‘Mudanças no Código Penal devem agilizar judiciário’, diz OAB de CM


 

O presidente da OAB de Cândido Mota, Pedro Alonso Romero comentou ontem o pacote de medidas sancionadas pelo presidente Luiz Inácio Lula da Silva na última segunda-feira, referente ao Código de Processo Penal e o Código Penal brasileiros. Ele ressalta que as referidas regras inovadoras entrarão em vigor no prazo de 60 dias contados da publicação no Diário Oficial da União.

“As novas regras já sancionadas, indubitavelmente trarão benefícios na área do procedimento penal, haja vista que reduz a complexidade da sistemática atual que, como se sabe, vem emperrando o judiciário. Em uma só audiência pode se resolver um caso, sendo desnecessário audiência para interrogatório, oitiva entre as testemunhas, oitiva de defesa, audiência para debates, entre outros. O sistema de hoje torna os trâmites judiciários muito lentos, portanto os projetos de lei aprovados por Lula devem ocasionar celeridades nos casos postos em julgamento”, destacou Romero.

Ele completa dizendo que há outros projetos aprovados pela Câmara que aguardam votação do Senado: Entre eles: (PL 1288/070 - que diz respeito a monitoramento eletrônico dos presos; PL 4850/05 que cuida de novo texto aos crimes sexuais; PL 938/07 - que considera os antecedentes infracionais do agente, quando da fixação da pena base; PL 7024/06 - refere-se à proibição de celulares em presídios; e PL 4025/04 - diz respeito à tipificação para o seqüestro relâmpago.

Mudanças

Segue abaixo as principais mudanças no Código Penal, referente ao Tribunal do Júri, fazendo um comparativo ao método atual, e como ficará nos próximos dias. O texto foi elaborado pelo presidente da OAB de Cândido Mota:

Sistema atual relativamente aos debates: defesa e acusação têm duas horas. Em caso de réplicas e tréplicas, meia hora.

Como ficará: O tempo nos debates diminui para uma hora e meia, e a réplica e a tréplica passam a uma hora.

Sistema atual: Os jurados só são escolhidos quando presentes , no mínimo, 19 dos 25 sorteados que comparecerem à sessão.

Como ficará: O quórum mínimo passa a ser de 15 pessoas e não mais 19.

Sistema Atual: O juíz faz as perguntas aos jurados a partir das teses apresentadas por acusação e defesa.

Como ficará: As perguntas serão simples, evitando que os jurados votem na contramão das provas por confusão.

Sistema atual: Os réus com pena igual ou superior a 20 anos têm direito ao protesto por novo júri.

Como ficará: A defesa recorre da decisão, mas não haverá novo julgamento pelo júri.
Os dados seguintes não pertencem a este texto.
$ cat src/rtl/hint_reveal_scheduler_if.sv
// hint_reveal_scheduler_if: game-state inputs and hint outputs shared by the scheduler and its neighbours
interface hint_reveal_scheduler_if;
  logic        game_start;
  logic        new_game;
  logic        word_correct;
  logic        timer_done;
  logic [24:0] word_in;
  logic [4:0]  hint_mask;
  logic [2:0]  hint_count;
  logic        hint_pulse;
  logic        hint_active;
  logic [1:0]  state_o;
  modport master (
    output game_start, new_game, word_correct, timer_done, word_in,
    input  hint_mask, hint_count, hint_pulse, hint_active, state_o
  );
  modport slave (
    input  game_start, new_game, word_correct, timer_done, word_in,
    output hint_mask, hint_count, hint_pulse, hint_active, state_o
  );
endinterface
[src/rtl/opc5ls_io_pkg.sv]
// Shared constants for the OPC5LS I/O responder: register map, bit positions,
// UART state encoding and reset values.
package opc5ls_io_pkg;

  localparam logic [3:0] OffTxdata = 4'd0;
  localparam logic [3:0] OffStatus = 4'd1;
  localparam logic [3:0] OffTcnt   = 4'd2;
  localparam logic [3:0] OffTcmp   = 4'd3;
  localparam logic [3:0] OffTctrl  = 4'd4;
  localparam logic [3:0] OffGpio   = 4'd5;

  localparam int unsigned StatFullBit  = 0;
  localparam int unsigned StatEmptyBit = 1;
  localparam int unsigned StatBusyBit  = 2;
  localparam int unsigned StatCntLsb   = 3;
  localparam int unsigned StatCnt4Bit  = 5;
  localparam int unsigned StatOvfBit   = 6;

  localparam int unsigned TctrlEnBit    = 0;
  localparam int unsigned TctrlIrqEnBit = 1;
  localparam int unsigned TctrlFlagBit  = 2;

  localparam logic [15:0] TcntRst = 16'h0000;
  localparam logic [15:0] TcmpRst = 16'hFFFF;
  localparam logic [7:0]  GpioRst = 8'h00;

  typedef enum logic [1:0] {StIdle, StStart, StData, StStop} uart_state_e;

  function automatic logic [15:0] status_word(input logic full, input logic empty,
                                              input logic busy, input logic [2:0] count,
                                              input logic ovf);
    logic [15:0] s;
    s = '0;
    s[StatFullBit]       = full;
    s[StatEmptyBit]      = empty;
    s[StatBusyBit]       = busy;
    s[StatCntLsb +: 2]   = count[1:0];
    s[StatCnt4Bit]       = (count == 3'd4);
    s[StatOvfBit]        = ovf;
    return s;
  endfunction

endpackage

[src/rtl/opc5ls_uart_tx.sv]
// 4-entry TX FIFO feeding an 8N1 LSB-first serializer; frames run back-to-back
// while data is queued.
module opc5ls_uart_tx
  import opc5ls_io_pkg::*;
#(
  parameter int unsigned BAUD_DIV = 16
) (
  input  logic       clk,
  input  logic       reset,
  input  logic       push,
  input  logic [7:0] data,
  input  logic       clr_ovf,
  output logic       full,
  output logic       empty,
  output logic [2:0] count,
  output logic       busy,
  output logic       ovf,
  output logic       txd
);

  localparam logic [15:0] BaudLast = 16'(BAUD_DIV - 1);

  logic [7:0]  mem_q [4];
  logic [7:0]  mem_d [4];
  logic [1:0]  wr_ptr_q, wr_ptr_d, rd_ptr_q, rd_ptr_d;
  logic [2:0]  count_q, count_d;
  logic        ovf_q, ovf_d;
  uart_state_e state_q, state_d;
  logic [15:0] baud_q, baud_d;
  logic [2:0]  bit_q, bit_d;
  logic [7:0]  shift_q, shift_d;
  logic        pop, push_ok, bit_end;

  assign full    = (count_q == 3'd4);
  assign empty   = (count_q == 3'd0);
  assign count   = count_q;
  assign busy    = (state_q != StIdle);
  assign ovf     = ovf_q;
  assign bit_end = (baud_q == BaudLast);

  always_comb begin
    state_d = state_q;
    baud_d  = baud_q;
    bit_d   = bit_q;
    shift_d = shift_q;
    pop     = 1'b0;
    txd     = 1'b1;
    unique case (state_q)
      StIdle: begin
        if (!empty) begin
          pop     = 1'b1;
          shift_d = mem_q[rd_ptr_q];
          baud_d  = '0;
          state_d = StStart;
        end
      end
      StStart: begin
        txd = 1'b0;
        if (bit_end) begin
          baud_d  = '0;
          bit_d   = '0;
          state_d = StData;
        end else begin
          baud_d = baud_q + 16'd1;
        end
      end
      StData: begin
        txd = shift_q[0];
        if (bit_end) begin
          baud_d  = '0;
          shift_d = shift_q >> 1;
          if (bit_q == 3'd7) state_d = StStop;
          else bit_d = bit_q + 3'd1;
        end else begin
          baud_d = baud_q + 16'd1;
        end
      end
      StStop: begin
        if (bit_end) begin
          baud_d = '0;
          // Chain straight into the next start bit so queued bytes leave no gap.
          if (!empty) begin
            pop     = 1'b1;
            shift_d = mem_q[rd_ptr_q];
            state_d = StStart;
          end else begin
            state_d = StIdle;
          end
        end else begin
          baud_d = baud_q + 16'd1;
        end
      end
      default: state_d = StIdle;
    endcase
  end

  always_comb begin
    // A pop frees the slot this cycle, so a push into a full FIFO still lands.
    push_ok  = push & (~full | pop);
    mem_d    = mem_q;
    if (push_ok) mem_d[wr_ptr_q] = data;
    wr_ptr_d = wr_ptr_q + 2'(push_ok);
    rd_ptr_d = rd_ptr_q + 2'(pop);
    count_d  = count_q + 3'(push_ok) - 3'(pop);
    ovf_d    = ovf_q;
    if (clr_ovf) ovf_d = 1'b0;
    if (push && !push_ok) ovf_d = 1'b1;
  end

  always_ff @(posedge clk) begin
    if (reset) begin
      mem_q    <= '{default: '0};
      wr_ptr_q <= '0;
      rd_ptr_q <= '0;
      count_q  <= '0;
      ovf_q    <= 1'b0;
      state_q  <= StIdle;
      baud_q   <= '0;
      bit_q    <= '0;
      shift_q  <= '0;
    end else begin
      mem_q    <= mem_d;
      wr_ptr_q <= wr_ptr_d;
      rd_ptr_q <= rd_ptr_d;
      count_q  <= count_d;
      ovf_q    <= ovf_d;
      state_q  <= state_d;
      baud_q   <= baud_d;
      bit_q    <= bit_d;
      shift_q  <= shift_d;
    end
  end

endmodule

[src/rtl/opc5ls_io_responder.sv]
// Zero-wait-state I/O page for the OPC5LS CPU: UART TX, compare timer with IRQ,
// and an 8-bit GPIO output register.
module opc5ls_io_responder
  import opc5ls_io_pkg::*;
#(
  parameter logic [15:0] IO_BASE  = 16'hFFF0,
  parameter int unsigned BAUD_DIV = 16
) (
  input  logic        clk,
  input  logic        reset,
  input  logic [15:0] address,
  input  logic        rnw,
  input  logic [15:0] datain,
  output logic [15:0] dataout,
  output logic        sel,
  output logic        txd,
  output logic [7:0]  gpio_out,
  output logic        irq
);

  logic [3:0]  off;
  logic        wr, match;
  logic        tx_full, tx_empty, tx_busy, tx_ovf;
  logic [2:0]  tx_count;
  logic [15:0] tcnt_q, tcnt_d, tcmp_q, tcmp_d;
  logic        en_q, en_d, irq_en_q, irq_en_d, flag_q, flag_d;
  logic [7:0]  gpio_q, gpio_d;

  assign sel      = (address[15:4] == IO_BASE[15:4]);
  assign off      = address[3:0];
  assign wr       = sel & ~rnw & ~reset;
  assign gpio_out = gpio_q;
  assign irq      = flag_q & irq_en_q;

  opc5ls_uart_tx #(
    .BAUD_DIV (BAUD_DIV)
  ) u_uart_tx (
    .clk     (clk),
    .reset   (reset),
    .push    (wr && (off == OffTxdata)),
    .data    (datain[7:0]),
    .clr_ovf (wr && (off == OffStatus)),
    .full    (tx_full),
    .empty   (tx_empty),
    .count   (tx_count),
    .busy    (tx_busy),
    .ovf     (tx_ovf),
    .txd     (txd)
  );

  always_comb begin
    match    = en_q & (tcnt_q == tcmp_q);
    tcnt_d   = tcnt_q;
    tcmp_d   = tcmp_q;
    en_d     = en_q;
    irq_en_d = irq_en_q;
    flag_d   = flag_q;
    gpio_d   = gpio_q;
    if (en_q) tcnt_d = match ? 16'h0000 : tcnt_q + 16'd1;
    if (wr) begin
      unique case (off)
        OffTcnt: tcnt_d = datain;
        OffTcmp: tcmp_d = datain;
        OffTctrl: begin
          en_d     = datain[TctrlEnBit];
          irq_en_d = datain[TctrlIrqEnBit];
          if (datain[TctrlFlagBit]) flag_d = 1'b0;
        end
        OffGpio: gpio_d = datain[7:0];
        default: ;
      endcase
    end
    // A match outranks a simultaneous clear so no timer event is lost.
    if (match) flag_d = 1'b1;
  end

  always_comb begin
    dataout = '0;
    if (sel) begin
      case (off)
        OffStatus: dataout = status_word(tx_full, tx_empty, tx_busy, tx_count, tx_ovf);
        OffTcnt:   dataout = tcnt_q;
        OffTcmp:   dataout = tcmp_q;
        OffTctrl:  dataout = {13'd0, flag_q, irq_en_q, en_q};
        OffGpio:   dataout = {8'd0, gpio_q};
        default:   dataout = '0;
      endcase
    end
  end

  always_ff @(posedge clk) begin
    if (reset) begin
      tcnt_q   <= TcntRst;
      tcmp_q   <= TcmpRst;
      en_q     <= 1'b0;
      irq_en_q <= 1'b0;
      flag_q   <= 1'b0;
      gpio_q   <= GpioRst;
    end else begin
      tcnt_q   <= tcnt_d;
      tcmp_q   <= tcmp_d;
      en_q     <= en_d;
      irq_en_q <= irq_en_d;
      flag_q   <= flag_d;
      gpio_q   <= gpio_d;
    end
  end

endmodule
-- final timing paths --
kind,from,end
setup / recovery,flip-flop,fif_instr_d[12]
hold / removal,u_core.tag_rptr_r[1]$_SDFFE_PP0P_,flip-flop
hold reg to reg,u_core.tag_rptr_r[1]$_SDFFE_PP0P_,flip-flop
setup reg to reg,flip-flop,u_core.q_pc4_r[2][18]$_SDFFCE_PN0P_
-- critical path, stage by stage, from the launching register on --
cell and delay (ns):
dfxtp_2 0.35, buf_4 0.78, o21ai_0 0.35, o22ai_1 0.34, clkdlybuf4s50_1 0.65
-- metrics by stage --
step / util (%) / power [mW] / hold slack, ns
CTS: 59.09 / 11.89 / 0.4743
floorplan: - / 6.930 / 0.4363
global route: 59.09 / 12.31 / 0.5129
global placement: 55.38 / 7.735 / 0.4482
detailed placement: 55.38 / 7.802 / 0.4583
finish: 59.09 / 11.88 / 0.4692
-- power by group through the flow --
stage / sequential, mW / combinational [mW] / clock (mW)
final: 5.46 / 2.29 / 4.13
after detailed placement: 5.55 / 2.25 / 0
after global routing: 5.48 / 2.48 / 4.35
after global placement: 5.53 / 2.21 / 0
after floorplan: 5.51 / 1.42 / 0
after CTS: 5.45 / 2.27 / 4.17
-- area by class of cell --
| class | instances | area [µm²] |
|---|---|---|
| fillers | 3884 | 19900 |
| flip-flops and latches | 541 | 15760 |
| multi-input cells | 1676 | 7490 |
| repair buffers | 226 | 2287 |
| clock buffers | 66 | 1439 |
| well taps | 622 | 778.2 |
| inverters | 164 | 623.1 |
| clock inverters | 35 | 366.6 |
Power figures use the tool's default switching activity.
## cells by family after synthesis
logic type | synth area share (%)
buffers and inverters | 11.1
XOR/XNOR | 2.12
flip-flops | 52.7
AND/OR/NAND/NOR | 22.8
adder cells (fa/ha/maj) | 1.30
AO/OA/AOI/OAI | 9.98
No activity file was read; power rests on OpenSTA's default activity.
### src/rtl/serial_subtractor_if.sv
// Start/done handshake and operand/result bundle for serial_subtractor.
// The ovf signal exists only when OVF_DETECT_EN is defined.
interface serial_subtractor_if #(
    parameter int WIDTH = 4
);
    logic             start;
    logic [WIDTH-1:0] a;
    logic [WIDTH-1:0] b;
    logic             bin;
    logic             busy;
    logic             done;
    logic [WIDTH-1:0] y;
    logic             bout;
`ifdef OVF_DETECT_EN
    logic             ovf;

    modport master (
        output start, a, b, bin,
        input  busy, done, y, bout, ovf
    );

    modport slave (
        input  start, a, b, bin,
        output busy, done, y, bout, ovf
    );
`else
    modport master (
        output start, a, b, bin,
        input  busy, done, y, bout
    );

    modport slave (
        input  start, a, b, bin,
        output busy, done, y, bout
    );
`endif
endinterface
### config.mk
export PLATFORM = sky130hd
export DESIGN_NAME = image_upscaler
export DESIGN_NICKNAME = d
export VERILOG_FILES = /design/src/rtl/image_upscaler_pkg.sv /design/src/rtl/scale_axis_counter.sv /design/src/rtl/image_upscaler.sv
export SDC_FILE = /design/constraint.sdc
export NUM_CORES = 1
export LEC_CHECK = 0
export CORE_UTILIZATION = 59
export CTS_CLUSTER_SIZE = 28
export DETAILED_ROUTE_END_ITERATION = 8
export GPL_ROUTABILITY_DRIVEN = 0
export PLACE_DENSITY = 0.88
export SETUP_SLACK_MARGIN = 0.15
export SLEW_MARGIN = 20
export SYNTH_ARGS = -nofsm -noshare
export SYNTH_HDL_FRONTEND = slang
export SYNTH_SLANG_ARGS = --single-unit
### constraint.sdc
create_clock -name clk -period 4.4 [get_ports clk]
set_input_delay 0.44 -clock clk [delete_from_list [all_inputs] [get_ports clk]]
set_output_delay 0.44 -clock clk [all_outputs]
set_load 0.02 [all_outputs]
### src/rtl/image_upscaler_pkg.sv
// Shared widths, default source geometry and FSM encoding for the image upscaler.
// Pure declarations: no logic, no latency.
// No flow control lives here; consumers define their own handshakes.
package image_upscaler_pkg;

    localparam int ADDR_W        = 19;
    localparam int PIX_W         = 8;
    localparam int SRC_W_DEFAULT = 160;
    localparam int SRC_H_DEFAULT = 120;

    typedef enum logic [1:0] {
        ST_IDLE  = 2'd0,
        ST_RUN   = 2'd1,
        ST_FLUSH = 2'd2,
        ST_DONE  = 2'd3
    } state_t;

endpackage

### src/rtl/scale_axis_counter.sv
// One axis of the upscaler: destination index, matching source index and last-index wrap flag.
// Outputs are registered indices; wrap is combinational from dst_idx (same cycle).
// No backpressure: advances exactly on cycles where advance is high.
//
// Ports: clk, reset (sync, active high), clear (restart at 0), advance (step one destination pixel),
//        dst_idx / src_idx (current indices), wrap (dst_idx is the last index of the axis).
module scale_axis_counter
    import image_upscaler_pkg::*;
#(
    parameter int SCALE   = 2,
    parameter int SRC_LEN = SRC_W_DEFAULT
) (
    input  logic              clk,
    input  logic              reset,
    input  logic              clear,
    input  logic              advance,
    output logic [ADDR_W-1:0] dst_idx,
    output logic [ADDR_W-1:0] src_idx,
    output logic              wrap
);

    localparam int DST_LEN = SRC_LEN * SCALE;

    // Replication phase within one source pixel; SCALE <= 4 fits in two bits.
    logic [1:0] phase;

    assign wrap = (dst_idx == ADDR_W'(DST_LEN - 1));

    always_ff @(posedge clk) begin
        if (reset || clear) begin
            dst_idx <= '0;
            src_idx <= '0;
            phase   <= '0;
        end else if (advance) begin
            if (wrap) begin
                // End of axis: all three restart together so the next line/frame begins aligned.
                dst_idx <= '0;
                src_idx <= '0;
                phase   <= '0;
            end else begin
                dst_idx <= dst_idx + ADDR_W'(1);
                if (phase == 2'(SCALE - 1)) begin
                    phase   <= '0;
                    src_idx <= src_idx + ADDR_W'(1);
                end else begin
                    phase <= phase + 2'd1;
                end
            end
        end
    end

endmodule

### src/rtl/image_upscaler.sv
// Nearest-neighbour integer upscaler: reads a source image from ROM, writes a SCALE x enlarged copy to a framebuffer.
// Latency: first ROM address the cycle after start, first framebuffer write one cycle later (matches ROM read latency).
// No backpressure: one destination pixel per RUN cycle; start while busy is ignored.
//
// Ports: clk, reset (sync, active high), start (pulse, accepted in IDLE/DONE),
//        rom_addr/rom_data (1-cycle registered ROM), ram_wraddr/ram_data/ram_wren (framebuffer write),
//        busy (RUN or FLUSH), done (held until next accepted start or reset).
module image_upscaler
    import image_upscaler_pkg::*;
#(
    parameter int SRC_W = SRC_W_DEFAULT,
    parameter int SRC_H = SRC_H_DEFAULT,
    parameter int SCALE = 2              // legal range 1..4
) (
    input  logic              clk,
    input  logic              reset,
    input  logic              start,
    output logic [ADDR_W-1:0] rom_addr,
    input  logic [PIX_W-1:0]  rom_data,
    output logic [ADDR_W-1:0] ram_wraddr,
    output logic [PIX_W-1:0]  ram_data,
    output logic              ram_wren,
    output logic              busy,
    output logic              done
);

    localparam int                DST_W   = SRC_W * SCALE;
    localparam logic [ADDR_W-1:0] SRC_W_A = ADDR_W'(SRC_W);
    localparam logic [ADDR_W-1:0] DST_W_A = ADDR_W'(DST_W);

    state_t state, state_nxt;

    logic              start_ok;
    logic              issue;
    logic              last_pix;
    logic [ADDR_W-1:0] dx, dy, sx, sy;
    logic              x_wrap, y_wrap;

    // One-stage write pipeline aligning the destination address with rom_data.
    logic              wr_vld;
    logic [ADDR_W-1:0] wr_addr;

    assign start_ok = start && ((state == ST_IDLE) || (state == ST_DONE));
    assign issue    = (state == ST_RUN);
    assign last_pix = issue && x_wrap && y_wrap;

    scale_axis_counter #(
        .SCALE   (SCALE),
        .SRC_LEN (SRC_W)
    ) u_x_axis (
        .clk     (clk),
        .reset   (reset),
        .clear   (start_ok),
        .advance (issue),
        .dst_idx (dx),
        .src_idx (sx),
        .wrap    (x_wrap)
    );

    scale_axis_counter #(
        .SCALE   (SCALE),
        .SRC_LEN (SRC_H)
    ) u_y_axis (
        .clk     (clk),
        .reset   (reset),
        .clear   (start_ok),
        .advance (issue && x_wrap),
        .dst_idx (dy),
        .src_idx (sy),
        .wrap    (y_wrap)
    );

    always_ff @(posedge clk) begin
        if (reset) begin
            state <= ST_IDLE;
        end else begin
            state <= state_nxt;
        end
    end

    always_comb begin
        state_nxt = state;
        case (state)
            ST_IDLE:  if (start) state_nxt = ST_RUN;
            ST_RUN:   if (last_pix) state_nxt = ST_FLUSH;
            // The final pixel's ROM data returns during FLUSH.
            ST_FLUSH: state_nxt = ST_DONE;
            ST_DONE:  if (start) state_nxt = ST_RUN;
            default:  state_nxt = ST_IDLE;
        endcase
    end

    assign busy = (state == ST_RUN) || (state == ST_FLUSH);
    assign done = (state == ST_DONE);

    assign rom_addr = issue ? (sy * SRC_W_A + sx) : '0;

    always_ff @(posedge clk) begin
        if (reset) begin
            wr_vld  <= 1'b0;
            wr_addr <= '0;
        end else begin
            wr_vld  <= issue;
            wr_addr <= issue ? (dy * DST_W_A + dx) : '0;
        end
    end

    assign ram_wren   = wr_vld;
    assign ram_wraddr = wr_addr;
    // Gate with the valid bit so a stale ROM word never shows on the bus outside a write.
    assign ram_data   = wr_vld ? rom_data : '0;

endmodule

==> results_dict.tcl <==
set metrics [dict create \
    portBuffers 59 \
    p_clk_share_pct 34.7 \
    fin_util_pct 73.5 \
    antenna_found_initial 0 \
    final_cell_count_no_fill 970 \
    tns_ns -0.128 \
    cts_max_path_buffers 2 \
    violations "setup timing" \
    row_count 37 \
    power_frac_seq_pct 48.2 \
    track_usage_pct 27.0 \
    ys_async_sr_fraction_pct 0 \
    finalSetupViolations 1 \
    ys_top_cells_by_area "dfxtp_1, ha_1, xnor2_1" \
    die-width_um 107 \
    post-place-cells 949 \
    required_ns 3.96 \
    vias 5940 \
    hold_buffers 0 \
    hpwl_mm 11.3 \
    nNetsFinal 917 \
    ir_drop_mv 0.182 \
    insertion_delay_ns 0.38 \
    worst_pin_slew_ns 0.929 \
    grt_pass1_vias 5519 \
    insertedDiodeCount 0 \
    fmax_mhz 221 \
    cp_data_arrival_time_ns 4.09 \
    dieArea_um2 11400 \
    hold_violations 0 \
    syn_inst 760 \
    boundaryPins 60 \
    antenna_left 0 \
    grt_max_degree 38 \
    yosysUniqueCellTypes 61 \
    wl_mm 16.3 \
    htree_levels 3 \
    yosysSeqAreaShare_pct 30.0 \
    die_h_um 107 \
    whs_ns 0.449 \
    yosys_warnings 0 \
    p_leak_nw 3.10 \
    drv_slew 0 \
    route.detailed.drc 0 \
    end_kind "output port" \
    dp_worst_setup_slack_ns -0.266 \
    slew_headroom_pct 38.1 \
    synth_flop_cell "dfxtp_1" \
    drt_iter0_drc 460 \
    synth_nets 847 \
    grt_pass1_wl_mm 25.0 \
    fin_skew_ns 0.0161 \
    start_kind "flip-flop" \
    wl_per_cell_um 16.8 \
    combPwrFrac_pct 17.1 \
    syn_to_final_growth_pct 18.7 \
    fin_crit_sh_pct 103 \
    stdcell_area_um2 7690 \
    yosys.area.top_type "dfxtp_1" \
    clock-sinks 97 \
    intPower_mw 1.34 \
    max_cap_violations 0 \
    fin_total_pwr_mw 1.90 \
    cts_tree "built" \
    syn-cell-area_um2 6480 \
    ys_ff_latch 97 \
    fin_ws_ns -0.128 \
    synth_edf_count 0 \
    outcome "complete, but fails checks" \
    min_period_ns 4.53 \
    syn_avg_cell_area_um2 8.52 \
    initial_utilization_pct 61.9 \
    min_path_type "reg2reg" \
    p_sw_uw 563 \
    cts.clk_slew.worst_paths_ns 0.10 \
    core_um2 10500 \
    drt_pre_antenna_iters 7 \
    drive_gt1_share_pct 10.9 \
    p_per_area_nw_per_um2 247 \
    placed_cell_area_um2 7230 \
    netlist.area_leader.share_pct 30.0 \
    overflow 0 \
    crit_path_max_fanout 4 \
    ctsRootBufferMaster "clkbuf_8" \
    vias_per_cell 6.12 \
    switching_share_pct 29.6 \
    cts_buffers 9 \
    path_class "reg2out" \
    rsz0062_at_grt "true" \
]
-- Yosys cell counts (all sizes together), types with 5 or more instances --
| cell type | number |
|---|---|
| o211ai | 12 |
| nor4 | 15 |
| nand2 | 61 |
| nor2 | 109 |
| inv | 20 |
| nand2b | 8 |
| and2 | 24 |
| dfxtp | 97 |
| a21o | 10 |
| xnor2 | 47 |
| nand4 | 23 |
| o21ai | 20 |
| and3 | 17 |
| nor4b | 5 |
| xor2 | 46 |
| clkbuf | 5 |
| and4 | 5 |
| a21oi | 30 |
| o21a | 6 |
| buf | 11 |
| ha | 72 |
| or4 | 10 |
| nor3 | 18 |
| nor2b | 8 |
| or3 | 6 |
| nand3 | 35 |
-- logic make-up after synthesis --
logic type	synth area share, %
buffers and inverters	2.40
AOI/OAI and AO/OA	10.4
and+or+nand+nor	28.7
muxes	0.792
adders and majority gates	15.1
xor gates and xnor gates	12.6
DFF	30.0
-- cells in the final DEF, fill, tap and decap left out, types with 8 or more instances in the layout --
| cell type | n |
|---|---|
| nor3_1 | 16 |
| a21o_1 | 10 |
| nor4_2 | 9 |
| and3_1 | 17 |
| nand2_1 | 58 |
| nor2_1 | 107 |
| o211ai_1 | 12 |
| and2_1 | 24 |
| ha_1 | 62 |
| a21oi_1 | 23 |
| xnor2_1 | 47 |
| xor2_1 | 46 |
| or4_1 | 9 |
| dfxtp_1 | 92 |
| nand4_1 | 22 |
| clkbuf_8 | 10 |
| o21ai_0 | 18 |
| nand3_1 | 33 |
| nand2b_1 | 8 |
| buf_4 | 15 |
| clkdlybuf4s50_1 | 54 |
| inv_1 | 20 |
-- final timing paths --
kind                       start                end  slack, ns  depth (start not counted)
max          u_y_axis.src_idx[3]       rom_addr[18]      -0.13                         15
min reg2reg    u_x_axis.phase[1]  u_x_axis.phase[1]       0.45                          2
min            u_x_axis.phase[1]  u_x_axis.phase[1]       0.45                          2
max reg2reg  u_y_axis.dst_idx[3]     ram_wraddr[18]       0.27                         15
-- registers in the layout (all words and copies together) (netlist names), 2 cells and up --
name              count
ram_wraddr           19
u_x_axis.dst_idx     19
u_x_axis.src_idx     19
u_y_axis.dst_idx     19
u_y_axis.src_idx     14
state                 2
u_x_axis.phase        2
u_y_axis.phase        2
-- worst max-delay path, stage by stage (launching register included) --
cell and delay, ns:
dfxtp_2 0.37, ha_2 0.32, ha_4 0.19, a21o_1 0.16, a21oi_2 0.17, o21ai_2 0.08
o41a_1 0.42, xor2_1 0.26, ha_1 0.34, a21oi_2 0.22, a21oi_2 0.09, nor2b_4 0.15
o221ai_2 0.14, or4_4 0.57, nand2_2 0.09, buf_6 0.12
-- cell type report --
type	instances	area, um^2
Multi-Input combinational cell	627	4570
Fill cell	698	2770
Sequential cell	97	1950
Timing Repair Buffer	75	709
Tap cell	136	170
Clock buffer	11	141
Clock inverter	4	76.3
Inverter	20	75.1
-- power by group through the flow --
stage / clock, mW / sequential, mW / combinational [mW]
2_1_floorplan: 0 / 0.934 / 0.215
3_3_place_gp: 0 / 0.932 / 0.301
5_1_grt: 0.695 / 0.918 / 0.354
3_5_place_dp: 0 / 0.935 / 0.316
6_report: 0.659 / 0.914 / 0.325
4_1_cts: 0.656 / 0.914 / 0.317
-- per-layer routing --
| layer | GRT usage (%) | part of all wire (%) | routed length [um] | vias to the layer above |
|---|---|---|---|---|
| li1 | - | - | - | 2834 |
| met1 | 34.9 | 42 | 6810 | 2821 |
| met2 | 46.8 | 50 | 8120 | 250 |
| met3 | 3.89 | 6.5 | 1070 | 35 |
| met4 | 7.53 | 2.0 | 332 | 0 |
| met5 | 0 | 0 | 0 | - |
-- timing repair --
action,CTS,global route
pin swaps,2,16
buffers inserted,2,4
gates resized for setup,23,32
setup endpoints to repair,5,4
No activity file was read; power rests on OpenSTA's default activity.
Sistema atual: Hoje; os sete jurados são selecionados a partir de uma lista de 21 jurados.

Como ficará: Os sete jurados são selecionados a partir de uma lista de 25 jurados.

Sistema atual: As provas obtidas de forma ilícita podem ser consideradas válidas nos autos do processo.

Como ficará: As provas obtidas ilicitamente não serão válidas e assim não poderão ser encartadas nos processos. E a prova formada a partir de uma prova ilícita, também não poderá ser considerada. O juíz que tomar conhecimento de uma prova ilícita fica impedido de julgar o processo. Será designado novo magistrado para o caso.

Sistema atual: O juíz faz a intermediação entre os advogados de defesa e acusação durante o interrogatório das testemunhas

Como ficará: As perguntas durante o julgamento poderão ser feitas diretamente às testemunhas, sem a necessidade da intermediação do juíz.

Sistema atual: Os depoimentos do réu, da vítima e das testemunhas de acusação e de defesa são realizados um a cada vez.

Como ficará: Os atos acima serão realizados em única audiência.

Sistema atual: Caso o Ministério Público apresente a acusação, o processo tem de correr todas as suas etapas para concluir a absolvição.

Como ficará: Caso o juíz perceba que o caso é de legítima defesa ou que o réu foi coagido de forma insuportável a cometer o ato, poderá absolvê-lo sumariamente.